Dancing at Lughnasa
dir. by Pat O’Connor
starring Meryl Streep, Michael Gambon
Life is falling apart at the edges for Kate and her 4 spinster sisters in 1936 Donegal. Three men enter the sisters’ lives, and not for the better. Dotty uncle Jack went deep native after 25 years in Darkest Africa. Danny Bradley’s wife left him, and now he wants to marry slow-witted Ruth. Chris’ ex-lover Jerry stops by on his way to the Spanish civil war to visit her and her love child, Michael. Well, Jack gets Kate fired as teacher by his mere existence in town. Danny fails to lead Rose away, and Jerry is a nice dancer, but good for little else. The sisters’ livelihood disappears when a knitting mill moves to town. A fox eats the rooster. Grim and Grimmer. An impromptu dance cheers everyone up for 5 minutes, then things get still worse.
The film is narrated from Michael’s point of view. Little Mike is hanging around waiting to grow up. You, too, will hope that happens soon, as this film shows that no matter how bad things are, no matter what tragedy befalls us, things can in fact get worse. Ireland is a beautiful place, but it is cloudy much of the time in this film, mirroring the cloud hanging over the sisters. Meryl Streep gives an excellent performance as the self righteous Kate, dedicated to the No Fun Under Any Circumstances school of poverty. This is a star vehicle, but an effective one.

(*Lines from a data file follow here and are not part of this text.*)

==> src/rtl/dmaeng_seq.sv <==
module dmaeng_seq
  import dmaeng_pkg::*;
#(
  parameter int unsigned AW = 8,
  parameter int unsigned CW = 8
) (
  input  logic          clk,
  input  logic          rst_n,
  input  logic          slave_mode,
  input  logic          ctrl_wr,
  input  ctrl_t         ctrl_in,
  input  logic [AW-1:0] start_val,
  input  logic [CW-1:0] count_val,
  input  logic          dma_ack_n,
  input  logic          rd_n,
  input  logic          wr_n,
  output logic          active,
  output logic          dir,
  output logic          beat,
  output logic [AW-1:0] cur_addr,
  output logic [CW-1:0] remaining,
  output logic          done_flag,
  output logic          done_pulse
);
  logic          active_d, dir_d, done_d, pulse_d;
  logic [AW-1:0] addr_d;
  logic [CW-1:0] cnt_d;

  assign beat = active & slave_mode & ~dma_ack_n & (dir ? ~rd_n : ~wr_n);

  always_comb begin
    active_d = active;
    dir_d    = dir;
    done_d   = done_flag;
    pulse_d  = 1'b0;
    addr_d   = cur_addr;
    cnt_d    = remaining;
    if (ctrl_wr) begin
      dir_d = ctrl_in.dir;
      if (ctrl_in.en) begin
        addr_d = start_val;
        cnt_d  = count_val;
        if (count_val == '0) begin
          active_d = 1'b0;
          done_d   = 1'b1;
          pulse_d  = 1'b1;
        end else begin
          active_d = 1'b1;
          done_d   = 1'b0;
        end
      end else begin
        active_d = 1'b0;
      end
    end else if (beat) begin
      addr_d = cur_addr + 1'b1;
      cnt_d  = remaining - 1'b1;
      if (remaining == CW'(1)) begin
        active_d = 1'b0;
        done_d   = 1'b1;
        pulse_d  = 1'b1;
      end
    end
  end

  always_ff @(posedge clk or negedge rst_n) begin
    if (!rst_n) begin
      active     <= 1'b0;
      dir        <= 1'b0;
      done_flag  <= 1'b0;
      done_pulse <= 1'b0;
      cur_addr   <= '0;
      remaining  <= '0;
    end else begin
      active     <= active_d;
      dir        <= dir_d;
      done_flag  <= done_d;
      done_pulse <= pulse_d;
      cur_addr   <= addr_d;
      remaining  <= cnt_d;
    end
  end
endmodule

Are you hoping for symbolism? There’s plenty to go around. Mike loses his kite, along with a protective spirit. A fox enters the chicken coop, bringing death and change. Uncle Jack freely mixes the symbols of the Christian, Celtic, and African harvest festivals. It’s better than a Tarot reading. If you’re feeling too happy, and need a little downer, go Dancing at the feast of Lughnasa.